[Collected data entries]
###
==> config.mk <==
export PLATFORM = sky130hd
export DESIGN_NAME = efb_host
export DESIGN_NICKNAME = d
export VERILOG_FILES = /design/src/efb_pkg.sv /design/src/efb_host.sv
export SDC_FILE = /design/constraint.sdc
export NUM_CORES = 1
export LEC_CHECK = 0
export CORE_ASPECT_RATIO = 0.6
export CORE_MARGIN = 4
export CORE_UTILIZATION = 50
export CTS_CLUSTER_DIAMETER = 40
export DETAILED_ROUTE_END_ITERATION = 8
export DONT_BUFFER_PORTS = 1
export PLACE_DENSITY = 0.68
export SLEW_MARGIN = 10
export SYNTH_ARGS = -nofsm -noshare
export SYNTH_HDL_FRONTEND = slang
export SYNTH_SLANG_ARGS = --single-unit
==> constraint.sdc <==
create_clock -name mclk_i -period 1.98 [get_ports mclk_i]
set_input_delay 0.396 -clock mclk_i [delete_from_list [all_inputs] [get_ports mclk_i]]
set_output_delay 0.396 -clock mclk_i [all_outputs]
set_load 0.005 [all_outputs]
###
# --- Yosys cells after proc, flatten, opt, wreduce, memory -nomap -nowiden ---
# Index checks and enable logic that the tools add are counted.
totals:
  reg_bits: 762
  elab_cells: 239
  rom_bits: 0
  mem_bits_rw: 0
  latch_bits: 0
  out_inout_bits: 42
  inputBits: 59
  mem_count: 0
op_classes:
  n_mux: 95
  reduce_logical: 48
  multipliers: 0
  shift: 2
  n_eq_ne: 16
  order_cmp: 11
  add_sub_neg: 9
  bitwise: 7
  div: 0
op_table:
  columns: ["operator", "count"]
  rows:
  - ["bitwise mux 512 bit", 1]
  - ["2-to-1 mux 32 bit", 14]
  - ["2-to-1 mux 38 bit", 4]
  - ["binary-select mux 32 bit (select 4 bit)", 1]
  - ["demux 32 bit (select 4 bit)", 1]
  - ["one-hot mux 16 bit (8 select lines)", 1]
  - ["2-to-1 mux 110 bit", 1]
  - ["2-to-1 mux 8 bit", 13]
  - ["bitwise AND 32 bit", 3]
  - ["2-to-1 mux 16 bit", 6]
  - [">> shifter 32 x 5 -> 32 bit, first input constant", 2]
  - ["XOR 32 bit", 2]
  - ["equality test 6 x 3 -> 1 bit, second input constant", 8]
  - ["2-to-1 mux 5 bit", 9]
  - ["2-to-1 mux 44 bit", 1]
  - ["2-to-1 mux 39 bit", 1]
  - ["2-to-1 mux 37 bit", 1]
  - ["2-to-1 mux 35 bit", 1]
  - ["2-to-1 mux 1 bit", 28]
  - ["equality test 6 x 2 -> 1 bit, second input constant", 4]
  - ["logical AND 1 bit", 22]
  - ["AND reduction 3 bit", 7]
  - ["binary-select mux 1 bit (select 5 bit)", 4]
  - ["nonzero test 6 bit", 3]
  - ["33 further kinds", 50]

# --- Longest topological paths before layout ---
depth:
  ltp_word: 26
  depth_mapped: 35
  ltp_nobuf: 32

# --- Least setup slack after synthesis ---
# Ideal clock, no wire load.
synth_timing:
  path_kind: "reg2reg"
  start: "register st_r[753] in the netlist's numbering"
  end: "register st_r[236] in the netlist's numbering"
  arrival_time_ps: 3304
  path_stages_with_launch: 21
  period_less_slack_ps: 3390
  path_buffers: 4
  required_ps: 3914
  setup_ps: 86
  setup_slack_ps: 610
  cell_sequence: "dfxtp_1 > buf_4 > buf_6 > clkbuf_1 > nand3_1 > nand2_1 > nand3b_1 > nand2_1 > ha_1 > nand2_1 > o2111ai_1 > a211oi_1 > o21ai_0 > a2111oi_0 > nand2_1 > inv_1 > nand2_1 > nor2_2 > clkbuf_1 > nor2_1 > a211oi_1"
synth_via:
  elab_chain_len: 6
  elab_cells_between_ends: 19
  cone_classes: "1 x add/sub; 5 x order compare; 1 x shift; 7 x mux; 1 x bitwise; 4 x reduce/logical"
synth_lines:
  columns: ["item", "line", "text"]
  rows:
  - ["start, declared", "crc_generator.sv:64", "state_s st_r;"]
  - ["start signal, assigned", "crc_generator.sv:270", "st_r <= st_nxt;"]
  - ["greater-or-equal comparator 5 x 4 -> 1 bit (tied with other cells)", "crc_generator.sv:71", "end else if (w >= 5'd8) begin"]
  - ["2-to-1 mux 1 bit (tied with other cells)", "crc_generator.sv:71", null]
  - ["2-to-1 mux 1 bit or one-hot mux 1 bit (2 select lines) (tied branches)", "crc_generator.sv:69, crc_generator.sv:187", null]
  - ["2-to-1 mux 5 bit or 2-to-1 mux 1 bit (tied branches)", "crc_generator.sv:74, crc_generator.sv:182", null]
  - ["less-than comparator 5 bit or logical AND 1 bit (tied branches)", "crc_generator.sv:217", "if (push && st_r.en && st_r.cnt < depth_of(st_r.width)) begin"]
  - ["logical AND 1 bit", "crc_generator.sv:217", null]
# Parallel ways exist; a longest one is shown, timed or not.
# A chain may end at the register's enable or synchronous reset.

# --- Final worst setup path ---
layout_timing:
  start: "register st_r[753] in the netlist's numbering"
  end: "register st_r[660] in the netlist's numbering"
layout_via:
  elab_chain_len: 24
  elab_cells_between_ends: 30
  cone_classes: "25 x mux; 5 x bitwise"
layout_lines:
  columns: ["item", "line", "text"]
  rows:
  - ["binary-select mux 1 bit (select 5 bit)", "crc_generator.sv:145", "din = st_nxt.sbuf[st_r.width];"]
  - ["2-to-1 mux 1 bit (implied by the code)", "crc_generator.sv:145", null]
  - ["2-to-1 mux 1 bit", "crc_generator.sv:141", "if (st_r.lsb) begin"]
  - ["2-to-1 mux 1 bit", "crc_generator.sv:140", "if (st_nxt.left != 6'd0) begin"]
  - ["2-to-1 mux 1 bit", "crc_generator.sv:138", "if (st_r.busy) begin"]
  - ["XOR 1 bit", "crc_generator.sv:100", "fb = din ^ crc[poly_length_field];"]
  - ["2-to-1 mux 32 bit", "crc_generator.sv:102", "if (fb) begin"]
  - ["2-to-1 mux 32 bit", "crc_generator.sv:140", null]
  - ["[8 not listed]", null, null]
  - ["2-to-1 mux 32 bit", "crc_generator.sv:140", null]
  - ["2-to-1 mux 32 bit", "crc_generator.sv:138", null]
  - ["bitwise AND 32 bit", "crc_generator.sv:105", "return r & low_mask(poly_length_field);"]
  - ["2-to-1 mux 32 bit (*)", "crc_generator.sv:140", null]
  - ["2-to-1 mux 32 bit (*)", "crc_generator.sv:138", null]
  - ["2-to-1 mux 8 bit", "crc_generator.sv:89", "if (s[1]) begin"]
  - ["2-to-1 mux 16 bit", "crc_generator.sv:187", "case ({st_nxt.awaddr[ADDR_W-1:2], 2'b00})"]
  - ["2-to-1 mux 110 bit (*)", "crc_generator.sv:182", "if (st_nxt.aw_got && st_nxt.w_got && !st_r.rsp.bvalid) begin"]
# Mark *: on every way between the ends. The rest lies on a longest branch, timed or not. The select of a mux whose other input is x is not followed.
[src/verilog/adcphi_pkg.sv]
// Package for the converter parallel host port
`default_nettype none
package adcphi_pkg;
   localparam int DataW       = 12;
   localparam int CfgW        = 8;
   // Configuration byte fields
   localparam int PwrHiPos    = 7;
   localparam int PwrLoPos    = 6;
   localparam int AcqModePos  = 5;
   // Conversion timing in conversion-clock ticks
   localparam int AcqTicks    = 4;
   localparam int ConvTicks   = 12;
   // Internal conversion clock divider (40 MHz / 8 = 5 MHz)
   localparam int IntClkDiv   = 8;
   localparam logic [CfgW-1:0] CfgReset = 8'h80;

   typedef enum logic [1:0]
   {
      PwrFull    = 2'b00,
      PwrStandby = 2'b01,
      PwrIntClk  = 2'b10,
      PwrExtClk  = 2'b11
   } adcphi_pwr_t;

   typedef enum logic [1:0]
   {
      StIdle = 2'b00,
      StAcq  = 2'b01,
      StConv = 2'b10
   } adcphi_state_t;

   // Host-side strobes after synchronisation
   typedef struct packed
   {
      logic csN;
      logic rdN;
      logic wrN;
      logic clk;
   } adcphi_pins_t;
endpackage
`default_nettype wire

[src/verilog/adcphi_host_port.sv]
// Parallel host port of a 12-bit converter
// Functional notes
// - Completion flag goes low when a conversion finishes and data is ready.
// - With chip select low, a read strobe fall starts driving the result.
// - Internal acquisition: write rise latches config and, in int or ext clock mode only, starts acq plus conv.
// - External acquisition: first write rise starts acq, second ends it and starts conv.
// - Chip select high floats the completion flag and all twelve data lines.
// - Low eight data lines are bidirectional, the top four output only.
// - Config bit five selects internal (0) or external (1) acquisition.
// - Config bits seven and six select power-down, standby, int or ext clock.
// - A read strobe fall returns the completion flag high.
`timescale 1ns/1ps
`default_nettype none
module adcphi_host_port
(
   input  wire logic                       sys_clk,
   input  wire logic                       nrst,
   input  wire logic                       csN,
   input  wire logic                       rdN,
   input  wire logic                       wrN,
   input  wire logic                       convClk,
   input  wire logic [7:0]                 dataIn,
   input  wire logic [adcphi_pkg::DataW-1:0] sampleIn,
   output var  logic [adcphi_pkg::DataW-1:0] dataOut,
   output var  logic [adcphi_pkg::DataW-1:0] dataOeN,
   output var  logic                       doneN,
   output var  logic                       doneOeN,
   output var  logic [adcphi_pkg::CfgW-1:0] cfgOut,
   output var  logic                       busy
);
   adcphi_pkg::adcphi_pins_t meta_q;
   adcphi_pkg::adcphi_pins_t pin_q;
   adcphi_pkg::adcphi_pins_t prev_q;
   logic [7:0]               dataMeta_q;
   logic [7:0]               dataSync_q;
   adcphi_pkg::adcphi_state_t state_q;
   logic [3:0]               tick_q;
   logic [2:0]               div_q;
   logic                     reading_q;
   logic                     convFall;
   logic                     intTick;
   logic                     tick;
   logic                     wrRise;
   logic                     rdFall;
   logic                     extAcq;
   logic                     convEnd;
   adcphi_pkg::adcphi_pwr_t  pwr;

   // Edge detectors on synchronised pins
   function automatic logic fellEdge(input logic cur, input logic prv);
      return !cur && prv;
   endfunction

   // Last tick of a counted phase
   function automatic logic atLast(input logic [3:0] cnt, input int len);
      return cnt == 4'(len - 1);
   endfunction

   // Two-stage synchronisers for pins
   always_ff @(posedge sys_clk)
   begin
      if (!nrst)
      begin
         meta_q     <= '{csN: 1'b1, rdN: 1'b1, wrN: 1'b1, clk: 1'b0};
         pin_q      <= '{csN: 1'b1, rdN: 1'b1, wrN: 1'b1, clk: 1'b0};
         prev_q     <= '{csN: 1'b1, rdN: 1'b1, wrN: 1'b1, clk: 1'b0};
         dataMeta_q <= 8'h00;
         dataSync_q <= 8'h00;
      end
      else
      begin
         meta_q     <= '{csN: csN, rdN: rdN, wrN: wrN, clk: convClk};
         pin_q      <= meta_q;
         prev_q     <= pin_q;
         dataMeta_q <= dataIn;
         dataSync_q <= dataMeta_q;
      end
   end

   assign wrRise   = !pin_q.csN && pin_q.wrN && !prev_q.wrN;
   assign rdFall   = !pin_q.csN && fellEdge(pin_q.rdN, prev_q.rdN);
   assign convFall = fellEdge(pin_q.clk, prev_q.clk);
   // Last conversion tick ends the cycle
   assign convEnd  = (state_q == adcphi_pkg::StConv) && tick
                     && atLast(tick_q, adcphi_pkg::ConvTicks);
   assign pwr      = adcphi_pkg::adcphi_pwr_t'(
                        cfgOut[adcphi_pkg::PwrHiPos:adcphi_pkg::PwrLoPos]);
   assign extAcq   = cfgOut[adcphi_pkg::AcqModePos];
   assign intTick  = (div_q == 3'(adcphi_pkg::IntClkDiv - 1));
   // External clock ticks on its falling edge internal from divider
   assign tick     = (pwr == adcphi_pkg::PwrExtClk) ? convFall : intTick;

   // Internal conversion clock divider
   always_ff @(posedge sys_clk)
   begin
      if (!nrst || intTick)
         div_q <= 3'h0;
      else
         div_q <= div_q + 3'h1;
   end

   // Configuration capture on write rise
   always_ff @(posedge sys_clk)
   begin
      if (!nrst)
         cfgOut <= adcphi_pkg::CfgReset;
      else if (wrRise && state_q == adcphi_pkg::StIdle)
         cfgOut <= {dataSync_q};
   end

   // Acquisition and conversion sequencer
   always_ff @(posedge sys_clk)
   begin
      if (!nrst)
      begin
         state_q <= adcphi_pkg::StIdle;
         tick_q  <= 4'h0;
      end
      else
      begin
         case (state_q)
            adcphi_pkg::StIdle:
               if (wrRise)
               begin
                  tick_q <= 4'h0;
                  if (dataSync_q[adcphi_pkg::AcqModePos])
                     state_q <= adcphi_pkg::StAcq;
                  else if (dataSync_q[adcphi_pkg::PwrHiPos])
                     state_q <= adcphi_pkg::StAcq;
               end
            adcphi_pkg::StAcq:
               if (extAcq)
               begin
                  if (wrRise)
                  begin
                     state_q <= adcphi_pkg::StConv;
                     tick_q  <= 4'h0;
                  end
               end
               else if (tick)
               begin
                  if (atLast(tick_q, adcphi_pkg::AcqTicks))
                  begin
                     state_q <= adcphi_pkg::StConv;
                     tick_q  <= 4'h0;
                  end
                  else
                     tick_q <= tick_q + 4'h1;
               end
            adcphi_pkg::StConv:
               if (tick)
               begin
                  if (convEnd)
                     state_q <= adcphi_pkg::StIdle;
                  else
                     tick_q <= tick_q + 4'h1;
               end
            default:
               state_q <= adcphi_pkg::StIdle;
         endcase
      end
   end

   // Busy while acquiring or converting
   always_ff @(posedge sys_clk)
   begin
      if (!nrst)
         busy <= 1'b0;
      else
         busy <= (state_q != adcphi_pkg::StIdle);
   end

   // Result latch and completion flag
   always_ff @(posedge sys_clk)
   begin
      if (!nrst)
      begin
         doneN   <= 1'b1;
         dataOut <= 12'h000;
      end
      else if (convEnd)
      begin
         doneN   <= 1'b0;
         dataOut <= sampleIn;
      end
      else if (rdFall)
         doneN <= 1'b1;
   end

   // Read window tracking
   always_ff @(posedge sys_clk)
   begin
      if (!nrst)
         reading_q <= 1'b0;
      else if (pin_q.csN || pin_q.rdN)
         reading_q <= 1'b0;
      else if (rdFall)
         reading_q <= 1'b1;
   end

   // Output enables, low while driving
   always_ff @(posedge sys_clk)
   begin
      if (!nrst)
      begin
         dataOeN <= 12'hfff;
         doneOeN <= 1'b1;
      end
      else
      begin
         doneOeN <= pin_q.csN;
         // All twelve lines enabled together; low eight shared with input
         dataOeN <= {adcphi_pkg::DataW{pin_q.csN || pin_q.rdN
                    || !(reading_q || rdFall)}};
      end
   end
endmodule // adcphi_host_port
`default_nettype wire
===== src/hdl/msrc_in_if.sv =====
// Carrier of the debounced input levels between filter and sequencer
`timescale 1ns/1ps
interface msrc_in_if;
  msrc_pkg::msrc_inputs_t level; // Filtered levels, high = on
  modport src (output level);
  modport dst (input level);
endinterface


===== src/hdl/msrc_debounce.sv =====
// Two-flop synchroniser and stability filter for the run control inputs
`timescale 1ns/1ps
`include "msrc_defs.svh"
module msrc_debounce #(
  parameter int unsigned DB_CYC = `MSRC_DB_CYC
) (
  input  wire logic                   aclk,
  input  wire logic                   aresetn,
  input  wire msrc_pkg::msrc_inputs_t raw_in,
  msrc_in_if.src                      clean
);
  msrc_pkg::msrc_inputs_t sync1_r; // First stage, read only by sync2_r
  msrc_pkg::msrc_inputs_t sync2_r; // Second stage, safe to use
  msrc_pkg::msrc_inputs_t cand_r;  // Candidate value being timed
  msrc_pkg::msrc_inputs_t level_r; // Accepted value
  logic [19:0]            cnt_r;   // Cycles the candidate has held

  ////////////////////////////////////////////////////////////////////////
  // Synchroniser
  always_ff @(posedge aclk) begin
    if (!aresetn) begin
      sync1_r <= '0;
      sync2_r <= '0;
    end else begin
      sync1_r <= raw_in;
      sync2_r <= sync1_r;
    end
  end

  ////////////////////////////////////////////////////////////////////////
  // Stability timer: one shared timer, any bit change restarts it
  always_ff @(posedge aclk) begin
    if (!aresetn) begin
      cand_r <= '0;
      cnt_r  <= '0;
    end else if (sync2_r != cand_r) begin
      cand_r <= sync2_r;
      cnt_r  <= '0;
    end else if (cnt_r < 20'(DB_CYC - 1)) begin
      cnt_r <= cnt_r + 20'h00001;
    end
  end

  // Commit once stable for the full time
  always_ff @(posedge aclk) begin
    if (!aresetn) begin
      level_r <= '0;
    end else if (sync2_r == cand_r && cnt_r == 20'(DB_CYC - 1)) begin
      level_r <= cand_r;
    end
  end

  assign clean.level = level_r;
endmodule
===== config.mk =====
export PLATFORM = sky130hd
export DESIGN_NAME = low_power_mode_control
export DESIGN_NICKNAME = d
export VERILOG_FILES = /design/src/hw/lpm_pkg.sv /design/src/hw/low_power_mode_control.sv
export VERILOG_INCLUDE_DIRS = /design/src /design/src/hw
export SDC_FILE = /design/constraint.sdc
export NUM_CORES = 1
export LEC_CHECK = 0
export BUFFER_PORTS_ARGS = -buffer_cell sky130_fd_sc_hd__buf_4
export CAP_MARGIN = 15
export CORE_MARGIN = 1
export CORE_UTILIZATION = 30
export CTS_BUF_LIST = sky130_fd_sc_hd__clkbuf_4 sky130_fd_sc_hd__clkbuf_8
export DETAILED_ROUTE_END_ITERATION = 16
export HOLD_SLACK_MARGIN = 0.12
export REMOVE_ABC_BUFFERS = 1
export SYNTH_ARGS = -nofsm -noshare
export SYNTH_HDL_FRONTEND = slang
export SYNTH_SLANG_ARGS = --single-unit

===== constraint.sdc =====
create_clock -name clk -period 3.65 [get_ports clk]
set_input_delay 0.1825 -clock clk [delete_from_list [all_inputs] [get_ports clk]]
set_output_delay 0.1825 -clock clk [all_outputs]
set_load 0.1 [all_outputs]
###
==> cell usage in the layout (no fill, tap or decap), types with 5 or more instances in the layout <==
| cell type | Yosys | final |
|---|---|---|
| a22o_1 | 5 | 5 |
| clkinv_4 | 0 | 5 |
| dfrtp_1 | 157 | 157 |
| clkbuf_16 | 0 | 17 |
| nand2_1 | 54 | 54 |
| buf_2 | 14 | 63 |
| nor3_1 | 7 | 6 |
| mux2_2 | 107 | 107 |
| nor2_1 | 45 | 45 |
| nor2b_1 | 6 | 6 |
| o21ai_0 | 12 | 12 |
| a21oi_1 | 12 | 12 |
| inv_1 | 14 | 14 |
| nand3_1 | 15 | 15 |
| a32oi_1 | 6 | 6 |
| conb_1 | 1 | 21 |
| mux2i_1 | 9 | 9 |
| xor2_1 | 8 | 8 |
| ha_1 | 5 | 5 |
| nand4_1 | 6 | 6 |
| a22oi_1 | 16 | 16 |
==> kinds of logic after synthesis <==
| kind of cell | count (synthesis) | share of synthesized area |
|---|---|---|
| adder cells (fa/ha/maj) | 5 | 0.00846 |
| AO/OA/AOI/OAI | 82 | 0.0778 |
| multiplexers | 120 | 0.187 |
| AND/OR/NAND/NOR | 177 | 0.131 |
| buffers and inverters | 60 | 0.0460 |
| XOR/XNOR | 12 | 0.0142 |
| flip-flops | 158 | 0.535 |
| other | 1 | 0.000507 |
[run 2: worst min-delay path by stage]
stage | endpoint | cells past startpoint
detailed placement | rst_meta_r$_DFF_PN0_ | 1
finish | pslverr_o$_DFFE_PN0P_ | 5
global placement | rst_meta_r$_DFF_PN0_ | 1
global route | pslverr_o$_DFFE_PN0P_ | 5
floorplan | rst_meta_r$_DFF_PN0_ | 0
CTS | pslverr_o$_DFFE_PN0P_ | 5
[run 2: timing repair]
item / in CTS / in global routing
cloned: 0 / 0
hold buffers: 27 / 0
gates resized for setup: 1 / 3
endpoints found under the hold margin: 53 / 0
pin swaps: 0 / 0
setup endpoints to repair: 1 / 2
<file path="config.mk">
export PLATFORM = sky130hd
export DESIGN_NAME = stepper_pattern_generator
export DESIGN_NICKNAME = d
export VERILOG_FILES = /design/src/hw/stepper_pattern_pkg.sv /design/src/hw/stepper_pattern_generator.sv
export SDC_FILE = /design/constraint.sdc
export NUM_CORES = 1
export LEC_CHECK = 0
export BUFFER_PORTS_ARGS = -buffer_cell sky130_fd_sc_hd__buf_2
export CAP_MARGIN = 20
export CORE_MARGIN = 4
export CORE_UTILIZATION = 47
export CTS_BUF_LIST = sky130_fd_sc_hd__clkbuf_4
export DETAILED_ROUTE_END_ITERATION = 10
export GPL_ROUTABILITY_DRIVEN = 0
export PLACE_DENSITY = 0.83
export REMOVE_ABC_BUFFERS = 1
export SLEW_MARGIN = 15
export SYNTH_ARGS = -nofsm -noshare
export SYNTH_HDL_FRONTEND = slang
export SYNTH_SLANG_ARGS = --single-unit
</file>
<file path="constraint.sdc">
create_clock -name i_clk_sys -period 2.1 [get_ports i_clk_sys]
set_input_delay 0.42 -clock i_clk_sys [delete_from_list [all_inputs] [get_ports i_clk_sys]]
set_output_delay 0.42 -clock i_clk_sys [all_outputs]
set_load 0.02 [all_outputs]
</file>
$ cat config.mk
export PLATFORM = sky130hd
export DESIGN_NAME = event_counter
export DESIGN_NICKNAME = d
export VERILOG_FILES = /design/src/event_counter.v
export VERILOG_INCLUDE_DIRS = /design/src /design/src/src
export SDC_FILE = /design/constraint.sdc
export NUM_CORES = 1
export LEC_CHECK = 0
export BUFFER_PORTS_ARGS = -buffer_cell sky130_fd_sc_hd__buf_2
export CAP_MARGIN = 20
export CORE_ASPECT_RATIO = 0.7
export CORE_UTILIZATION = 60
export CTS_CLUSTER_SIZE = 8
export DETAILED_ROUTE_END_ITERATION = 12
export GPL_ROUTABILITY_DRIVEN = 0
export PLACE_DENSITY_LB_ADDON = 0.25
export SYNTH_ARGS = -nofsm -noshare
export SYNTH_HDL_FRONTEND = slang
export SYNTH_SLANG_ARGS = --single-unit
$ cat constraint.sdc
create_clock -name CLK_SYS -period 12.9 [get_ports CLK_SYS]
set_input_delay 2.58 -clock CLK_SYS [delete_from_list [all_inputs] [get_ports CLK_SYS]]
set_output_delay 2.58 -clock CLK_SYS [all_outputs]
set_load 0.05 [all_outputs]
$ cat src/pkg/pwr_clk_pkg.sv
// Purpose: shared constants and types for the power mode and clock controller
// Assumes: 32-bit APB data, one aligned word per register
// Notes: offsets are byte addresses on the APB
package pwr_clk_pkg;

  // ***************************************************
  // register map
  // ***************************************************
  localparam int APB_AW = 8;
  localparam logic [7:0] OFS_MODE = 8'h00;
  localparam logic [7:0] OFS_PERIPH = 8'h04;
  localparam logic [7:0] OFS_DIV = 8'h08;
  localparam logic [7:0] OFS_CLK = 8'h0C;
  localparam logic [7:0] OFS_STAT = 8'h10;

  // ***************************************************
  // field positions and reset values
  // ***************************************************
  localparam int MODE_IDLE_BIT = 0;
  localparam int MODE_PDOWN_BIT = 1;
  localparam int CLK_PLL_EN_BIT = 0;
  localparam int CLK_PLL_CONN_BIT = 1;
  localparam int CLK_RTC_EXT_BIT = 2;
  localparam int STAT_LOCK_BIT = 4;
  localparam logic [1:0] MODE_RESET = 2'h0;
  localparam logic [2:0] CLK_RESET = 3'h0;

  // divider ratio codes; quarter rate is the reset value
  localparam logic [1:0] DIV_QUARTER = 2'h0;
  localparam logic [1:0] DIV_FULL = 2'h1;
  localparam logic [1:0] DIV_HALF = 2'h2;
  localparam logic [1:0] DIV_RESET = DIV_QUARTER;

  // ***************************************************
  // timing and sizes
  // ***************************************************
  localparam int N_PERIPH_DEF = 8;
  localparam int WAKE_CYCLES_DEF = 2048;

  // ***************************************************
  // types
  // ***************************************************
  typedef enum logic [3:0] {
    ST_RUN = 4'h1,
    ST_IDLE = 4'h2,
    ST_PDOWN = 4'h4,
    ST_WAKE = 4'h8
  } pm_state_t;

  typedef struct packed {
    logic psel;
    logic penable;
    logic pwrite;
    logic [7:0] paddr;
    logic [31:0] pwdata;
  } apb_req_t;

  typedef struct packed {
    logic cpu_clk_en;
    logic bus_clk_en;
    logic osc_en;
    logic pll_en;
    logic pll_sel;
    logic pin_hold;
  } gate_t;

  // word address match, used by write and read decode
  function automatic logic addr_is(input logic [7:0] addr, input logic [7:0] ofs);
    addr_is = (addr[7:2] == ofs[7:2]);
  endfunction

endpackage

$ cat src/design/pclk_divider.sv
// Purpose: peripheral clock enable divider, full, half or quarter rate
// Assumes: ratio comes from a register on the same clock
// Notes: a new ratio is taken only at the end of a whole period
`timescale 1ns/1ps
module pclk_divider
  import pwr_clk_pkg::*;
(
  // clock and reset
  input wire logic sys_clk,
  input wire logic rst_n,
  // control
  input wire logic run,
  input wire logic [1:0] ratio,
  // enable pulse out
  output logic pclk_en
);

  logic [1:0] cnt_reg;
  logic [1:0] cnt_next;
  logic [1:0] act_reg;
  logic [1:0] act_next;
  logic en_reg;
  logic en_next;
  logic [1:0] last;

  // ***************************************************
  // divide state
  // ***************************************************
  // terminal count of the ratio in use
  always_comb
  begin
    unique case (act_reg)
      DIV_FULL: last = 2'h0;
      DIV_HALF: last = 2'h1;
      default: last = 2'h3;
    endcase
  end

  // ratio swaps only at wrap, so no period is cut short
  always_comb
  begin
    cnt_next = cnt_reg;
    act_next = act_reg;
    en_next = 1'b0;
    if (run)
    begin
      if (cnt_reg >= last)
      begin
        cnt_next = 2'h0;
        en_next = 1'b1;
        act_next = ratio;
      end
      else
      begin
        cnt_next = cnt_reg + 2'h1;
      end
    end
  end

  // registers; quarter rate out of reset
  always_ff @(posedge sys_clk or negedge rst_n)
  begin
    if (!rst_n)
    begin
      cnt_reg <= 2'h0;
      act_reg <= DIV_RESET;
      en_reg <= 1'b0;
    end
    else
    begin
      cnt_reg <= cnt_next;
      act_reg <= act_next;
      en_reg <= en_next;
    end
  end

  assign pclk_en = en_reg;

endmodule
###
_BRIEF_
Line count for "numbering": count the lines in the records above that hold this word, and give only the number.

_ANSWER TO THIS EXERCISE_
4